_DATASET EXCERPTS_.
### src/flat_wrapper.sv
// flat-port wrapper written by rule: the top's interface ports become plain ports
module pe3x3_ctrl_flat 
#(
  parameter int unsigned IW         = 24,
  parameter int unsigned FW         = 8,
  parameter int unsigned OUTPUT_NUM = 9
)
  (clk, rst_n, start_i, rows_i, united_i, busy_o, done_o, err_o, bus_fmap_rd_o, bus_fmap_addr_o, bus_wht_sel_o, bus_pe_config_o, bus_out_valid_o, bus_out_row_o, bus_out_data_o, bus_pe_res_i, bus_out_ready_i);
  pe3x3_ctrl_if #(.OUTPUT_NUM(OUTPUT_NUM), .W((32))) bus_i ();
  input  logic clk;
  input  logic rst_n;
  input  logic start_i;
  input  logic [7:0] rows_i;
  input  logic united_i;
  output logic busy_o;
  output logic done_o;
  output logic err_o;
  output wire logic [$bits(bus_i.fmap_rd_o)-1:0] bus_fmap_rd_o;
  output wire logic [$bits(bus_i.fmap_addr_o)-1:0] bus_fmap_addr_o;
  output wire logic [$bits(bus_i.wht_sel_o)-1:0] bus_wht_sel_o;
  output wire logic [$bits(bus_i.pe_config_o)-1:0] bus_pe_config_o;
  output wire logic [$bits(bus_i.out_valid_o)-1:0] bus_out_valid_o;
  output wire logic [$bits(bus_i.out_row_o)-1:0] bus_out_row_o;
  output wire logic [$bits(bus_i.out_data_o)-1:0] bus_out_data_o;
  input wire logic [$bits(bus_i.pe_res_i)-1:0] bus_pe_res_i;
  input wire logic [$bits(bus_i.out_ready_i)-1:0] bus_out_ready_i;
  assign bus_fmap_rd_o = bus_i.fmap_rd_o;
  assign bus_fmap_addr_o = bus_i.fmap_addr_o;
  assign bus_wht_sel_o = bus_i.wht_sel_o;
  assign bus_pe_config_o = bus_i.pe_config_o;
  assign bus_out_valid_o = bus_i.out_valid_o;
  assign bus_out_row_o = bus_i.out_row_o;
  assign bus_out_data_o = bus_i.out_data_o;
  assign bus_i.pe_res_i = bus_pe_res_i;
  assign bus_i.out_ready_i = bus_out_ready_i;
  pe3x3_ctrl #(.IW(IW), .FW(FW), .OUTPUT_NUM(OUTPUT_NUM)) u_core (.clk(clk), .rst_n(rst_n), .start_i(start_i), .rows_i(rows_i), .united_i(united_i), .bus(bus_i), .busy_o(busy_o), .done_o(done_o), .err_o(err_o));
endmodule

_ACTIVITY_.
Each record above should be set down again in its exact wording.

_SOLUTION_.
### src/flat_wrapper.sv
// flat-port wrapper written by rule: the top's interface ports become plain ports
module pe3x3_ctrl_flat 
#(
  parameter int unsigned IW         = 24,
  parameter int unsigned FW         = 8,
  parameter int unsigned OUTPUT_NUM = 9
)
  (clk, rst_n, start_i, rows_i, united_i, busy_o, done_o, err_o, bus_fmap_rd_o, bus_fmap_addr_o, bus_wht_sel_o, bus_pe_config_o, bus_out_valid_o, bus_out_row_o, bus_out_data_o, bus_pe_res_i, bus_out_ready_i);
  pe3x3_ctrl_if #(.OUTPUT_NUM(OUTPUT_NUM), .W((32))) bus_i ();
  input  logic clk;
  input  logic rst_n;
  input  logic start_i;
  input  logic [7:0] rows_i;
  input  logic united_i;
  output logic busy_o;
  output logic done_o;
  output logic err_o;
  output wire logic [$bits(bus_i.fmap_rd_o)-1:0] bus_fmap_rd_o;
  output wire logic [$bits(bus_i.fmap_addr_o)-1:0] bus_fmap_addr_o;
  output wire logic [$bits(bus_i.wht_sel_o)-1:0] bus_wht_sel_o;
  output wire logic [$bits(bus_i.pe_config_o)-1:0] bus_pe_config_o;
  output wire logic [$bits(bus_i.out_valid_o)-1:0] bus_out_valid_o;
  output wire logic [$bits(bus_i.out_row_o)-1:0] bus_out_row_o;
  output wire logic [$bits(bus_i.out_data_o)-1:0] bus_out_data_o;
  input wire logic [$bits(bus_i.pe_res_i)-1:0] bus_pe_res_i;
  input wire logic [$bits(bus_i.out_ready_i)-1:0] bus_out_ready_i;
  assign bus_fmap_rd_o = bus_i.fmap_rd_o;
  assign bus_fmap_addr_o = bus_i.fmap_addr_o;
  assign bus_wht_sel_o = bus_i.wht_sel_o;
  assign bus_pe_config_o = bus_i.pe_config_o;
  assign bus_out_valid_o = bus_i.out_valid_o;
  assign bus_out_row_o = bus_i.out_row_o;
  assign bus_out_data_o = bus_i.out_data_o;
  assign bus_i.pe_res_i = bus_pe_res_i;
  assign bus_i.out_ready_i = bus_out_ready_i;
  pe3x3_ctrl #(.IW(IW), .FW(FW), .OUTPUT_NUM(OUTPUT_NUM)) u_core (.clk(clk), .rst_n(rst_n), .start_i(start_i), .rows_i(rows_i), .united_i(united_i), .bus(bus_i), .busy_o(busy_o), .done_o(done_o), .err_o(err_o));
endmodule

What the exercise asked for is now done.